Of note, messing with kernels / grub is not something I've got experience with. I may have made a mistake / need things explained in a bit more detail if I'm potentially misunderstood some instructions above.
-
Booted into fallback and put things back the way they were. Happy to keep testing if there's additional bits to test.
-
Ah, just found these things exist..... Then just found this issue exists too ️
-
If only they could have done PCI hardware that follow the PCI specifications
-
Maybe this one will come to life again https://xcp-ng.org/forum/topic/7066/coral-tpu-pci-passthrough/14
Don't really want to buy one knowing its not working!!
-
Definitely frustrating and no fault of xcp-ng - I have a lot of spare cpu cycles so it isn't majorly impacting me that I know of.

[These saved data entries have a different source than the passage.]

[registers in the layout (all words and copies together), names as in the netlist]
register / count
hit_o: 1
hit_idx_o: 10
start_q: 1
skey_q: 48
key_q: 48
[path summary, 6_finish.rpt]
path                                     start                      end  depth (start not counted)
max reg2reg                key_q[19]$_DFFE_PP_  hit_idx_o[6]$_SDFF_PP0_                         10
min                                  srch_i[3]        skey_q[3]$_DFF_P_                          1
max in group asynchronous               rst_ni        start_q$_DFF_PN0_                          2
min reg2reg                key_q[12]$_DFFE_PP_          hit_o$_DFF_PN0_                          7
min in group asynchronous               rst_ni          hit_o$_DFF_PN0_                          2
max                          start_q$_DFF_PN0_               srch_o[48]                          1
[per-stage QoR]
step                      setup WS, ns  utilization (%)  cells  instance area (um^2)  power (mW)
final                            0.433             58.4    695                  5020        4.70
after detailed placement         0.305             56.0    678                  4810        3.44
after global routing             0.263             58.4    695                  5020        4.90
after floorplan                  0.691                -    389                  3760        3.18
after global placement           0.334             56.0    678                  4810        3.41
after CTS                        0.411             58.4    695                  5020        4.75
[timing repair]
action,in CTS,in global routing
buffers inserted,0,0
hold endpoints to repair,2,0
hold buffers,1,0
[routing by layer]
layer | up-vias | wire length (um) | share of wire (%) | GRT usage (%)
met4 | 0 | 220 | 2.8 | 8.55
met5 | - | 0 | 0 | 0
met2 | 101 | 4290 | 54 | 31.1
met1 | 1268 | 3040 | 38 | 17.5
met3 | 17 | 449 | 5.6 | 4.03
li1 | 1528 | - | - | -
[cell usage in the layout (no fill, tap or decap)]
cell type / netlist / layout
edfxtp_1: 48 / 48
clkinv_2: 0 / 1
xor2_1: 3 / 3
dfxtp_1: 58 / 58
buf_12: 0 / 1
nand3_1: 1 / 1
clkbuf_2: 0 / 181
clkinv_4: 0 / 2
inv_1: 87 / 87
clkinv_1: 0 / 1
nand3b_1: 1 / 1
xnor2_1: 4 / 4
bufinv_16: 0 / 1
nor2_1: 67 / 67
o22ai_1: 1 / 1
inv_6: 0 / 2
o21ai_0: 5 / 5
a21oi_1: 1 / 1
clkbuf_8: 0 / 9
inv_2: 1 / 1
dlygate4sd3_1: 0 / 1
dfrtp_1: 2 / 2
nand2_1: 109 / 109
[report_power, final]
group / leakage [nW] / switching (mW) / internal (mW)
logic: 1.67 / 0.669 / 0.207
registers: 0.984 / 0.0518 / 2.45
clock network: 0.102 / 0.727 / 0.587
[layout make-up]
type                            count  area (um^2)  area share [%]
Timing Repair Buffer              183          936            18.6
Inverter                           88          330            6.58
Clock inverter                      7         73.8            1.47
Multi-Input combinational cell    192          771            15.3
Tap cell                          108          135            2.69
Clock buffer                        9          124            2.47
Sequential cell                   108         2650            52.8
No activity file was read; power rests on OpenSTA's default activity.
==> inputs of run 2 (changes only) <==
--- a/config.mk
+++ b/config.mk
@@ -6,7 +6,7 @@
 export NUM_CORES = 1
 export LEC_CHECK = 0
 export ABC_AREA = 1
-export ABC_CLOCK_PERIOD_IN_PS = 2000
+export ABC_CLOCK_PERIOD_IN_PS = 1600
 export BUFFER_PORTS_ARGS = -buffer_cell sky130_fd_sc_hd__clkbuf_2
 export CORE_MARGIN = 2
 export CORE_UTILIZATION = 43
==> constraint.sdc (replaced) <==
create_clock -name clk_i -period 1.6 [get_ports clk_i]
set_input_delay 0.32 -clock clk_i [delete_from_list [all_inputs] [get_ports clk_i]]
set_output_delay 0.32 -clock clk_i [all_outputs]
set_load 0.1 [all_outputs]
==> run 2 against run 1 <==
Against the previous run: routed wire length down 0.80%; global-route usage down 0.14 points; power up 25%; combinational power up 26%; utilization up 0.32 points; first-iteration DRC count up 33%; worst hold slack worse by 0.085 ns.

I'm still available to test fixes though.
Looks like most of the Proxmox users have got this working in an LXC container by installing the drivers on the host itself and passing through the actual Apex devices. Not a route that's applicable to us but just a datapoint.
-
@jjgg it would be great if we could get this working. My CPU utilisation is fine too, but when I shut down my Zoneminder VM things go a lot quieter (fans) so I'm sure there would be a benefit CPU and power wise.
-
@jmccoy555 // @jjgg
Did anyone of you get your Coral USB TPU working and passthrough to a VM?
-
@Nornode hey, nope I did not. I ended up moving my infrastructure to Proxmox.

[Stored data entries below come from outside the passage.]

**src/sv/mecanum_wheel_mixer_odometry_unit_defines.svh**
```systemverilog
// Assertion macros for the mecanum mixer block.
`ifndef MECANUM_WHEEL_MIXER_ODOMETRY_UNIT_DEFINES_SVH
`define MECANUM_WHEEL_MIXER_ODOMETRY_UNIT_DEFINES_SVH

// Assert that prop holds on every clock edge outside reset.
`define MWMO_ASSERT(label, prop, msg) \
  label: assert property (@(posedge clk) disable iff (rst) (prop)) else $error(msg);

// Assert with no reset gating.
`define MWMO_ASSERT_ALWAYS(label, prop, msg) \
  label: assert property (@(posedge clk) (prop)) else $error(msg);

`endif

```
**src/sv/mwmo_pkg.sv**
```systemverilog
`timescale 1ns / 1ps
`default_nettype none
package mwmo_pkg;
  localparam int SineTableDepth = 256;
  localparam int TransW = 20;
  localparam int PeriodW = 16;
  localparam logic [19:0] TransReset = 20'd121677;
  localparam logic [19:0] RotReset = 20'd16426;
  localparam logic [15:0] PeriodReset = 16'd6554;
  localparam logic [1:0] RegTrans = 2'd0;
  localparam logic [1:0] RegRot = 2'd1;
  localparam logic [1:0] RegPeriod = 2'd2;
  localparam logic signed [31:0] TurnPerRad = 32'sd683565276;
  localparam logic [7:0] WheelMin = 8'd7;
  localparam logic [7:0] WheelMax = 8'd250;
  localparam logic [7:0] WheelOff = 8'd127;

  // Multiplier operand selection, one product per step.
  typedef enum logic [3:0] {
    MUL_IDLE = 4'b0000,
    MUL_TX   = 4'b0001,
    MUL_TY   = 4'b0010,
    MUL_R    = 4'b0011,
    MUL_CX   = 4'b0100,
    MUL_SY   = 4'b0101,
    MUL_SX   = 4'b0110,
    MUL_CY   = 4'b0111,
    MUL_GXP  = 4'b1000,
    MUL_GYP  = 4'b1001,
    MUL_WP   = 4'b1010,
    MUL_DH   = 4'b1011
  } mul_op_t;

  typedef struct packed {
    logic    load;
    mul_op_t op;
    logic    finish;
  } mwmo_cmd_t;

  // Q1.14 sine of a folded Q30 angle (0..pi/2), degree-11 Taylor series.
  // Evaluated at elaboration only.
  function automatic logic signed [15:0] sine_poly(input longint unsigned x,
                                                   input logic neg);
    longint unsigned x2, t, s;
    x2 = (x * x) >> 30;
    t = (64'd1 << 30) - x2 / 110;
    t = (64'd1 << 30) - ((x2 * t) >> 30) / 72;
    t = (64'd1 << 30) - ((x2 * t) >> 30) / 42;
    t = (64'd1 << 30) - ((x2 * t) >> 30) / 20;
    t = (64'd1 << 30) - ((x2 * t) >> 30) / 6;
    s = (x * t) >> 30;
    s = (s + 64'd32768) >> 16;
    if (s > 64'd16384) s = 64'd16384;
    return neg ? -16'(s) : 16'(s);
  endfunction
endpackage
`default_nettype wire

```
**src/sv/mwmo_ctrl.sv**
```systemverilog
`timescale 1ns / 1ps
`default_nettype none
module mwmo_ctrl (
  input  wire logic             clk,
  input  wire logic             rst,
  input  wire logic             in_fire,
  input  wire logic             out_free,
  output mwmo_pkg::mwmo_cmd_t   cmd,
  output logic                  busy
);
  import mwmo_pkg::*;

  typedef enum logic [2:0] {
    S_IDLE = 3'b001,
    S_RUN  = 3'b010,
    S_DONE = 3'b100
  } state_t;

  state_t  state, state_next;
  mul_op_t step, step_next;

  always_comb begin
    state_next = state;
    step_next = step;
    cmd = '{load: 1'b0, op: MUL_IDLE, finish: 1'b0};
    unique case (state)
      S_IDLE: begin
        if (in_fire) begin
          cmd.load = 1'b1;
          state_next = S_RUN;
          step_next = MUL_TX;
        end
      end
      S_RUN: begin
        cmd.op = step;
        if (step == MUL_DH) state_next = S_DONE;
        else step_next = mul_op_t'(step + 4'd1);
      end
      S_DONE: begin
        if (out_free) begin
          cmd.finish = 1'b1;
          state_next = S_IDLE;
        end
      end
      default: state_next = S_IDLE;
    endcase
  end

  assign busy = (state != S_IDLE);

  always_ff @(posedge clk) begin
    if (rst) begin
      state <= S_IDLE;
      step <= MUL_IDLE;
    end else begin
      state <= state_next;
      step <= step_next;
    end
  end
endmodule
`default_nettype wire

```
**config.mk**
```make
export PLATFORM = sky130hd
export DESIGN_NAME = mwmo_ctrl
export DESIGN_NICKNAME = d
export VERILOG_FILES = /design/src/sv/mecanum_wheel_mixer_odometry_unit_defines.svh /design/src/sv/mwmo_pkg.sv /design/src/sv/mwmo_ctrl.sv
export SDC_FILE = /design/constraint.sdc
export NUM_CORES = 1
export LEC_CHECK = 0
export BUFFER_PORTS_ARGS = -buffer_cell sky130_fd_sc_hd__buf_4
export CAP_MARGIN = 30
export CORE_AREA = 3 3 40 42
export DETAILED_ROUTE_END_ITERATION = 10
export DIE_AREA = 0 0 43 45
export PLACE_DENSITY = 0.57
export SLEW_MARGIN = 10
export SYNTH_ARGS = -nofsm -noshare
export SYNTH_HDL_FRONTEND = slang
export SYNTH_SLANG_ARGS = --single-unit
```
**constraint.sdc**
```tcl
create_clock -name clk -period 1.5 [get_ports clk]
set_input_delay 0.15 -clock clk [delete_from_list [all_inputs] [get_ports clk]]
set_output_delay 0.15 -clock clk [all_outputs]
set_load 0.01 [all_outputs]
```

Honestly this is no fault of XCP-ng and XCP-ng suits my hardware / setup a lot better, but it was either that or I had two servers that needed to be bare metal.
-
PCI passthrough might cause problems with this device, but USB could work.
-
@olivierlambert Seems like a reasonable place to ask as any - I am currently using a USB Coral over IP (Virtualhere) but would rather load it into my VM directly - what's the current status of snapshots/backups with a vUSB?
I've been reading that XO can now support disk exclusions with
[NOBAK]
but this probably doesn't apply to a Coral. Is an offline backup still the best available method? -
For NOBAK and on 8.3 yes, but I'm not sure it will be related to USB. You should use offline, that should work. Alternatively, we have plans to detect the error, to unplug the USB device, do the snap and replug it just after.
-
@olivierlambert Thanks that's good to know. That functionality would be great down the line!
I do have a spare M.2 E-key on my XCP host running the VM Coral is needed for, but seems like I'd have trouble going by this thread. Might even have trouble with the USB Coral, it hasn't been much better so far in terms of whacky non-standard behavior...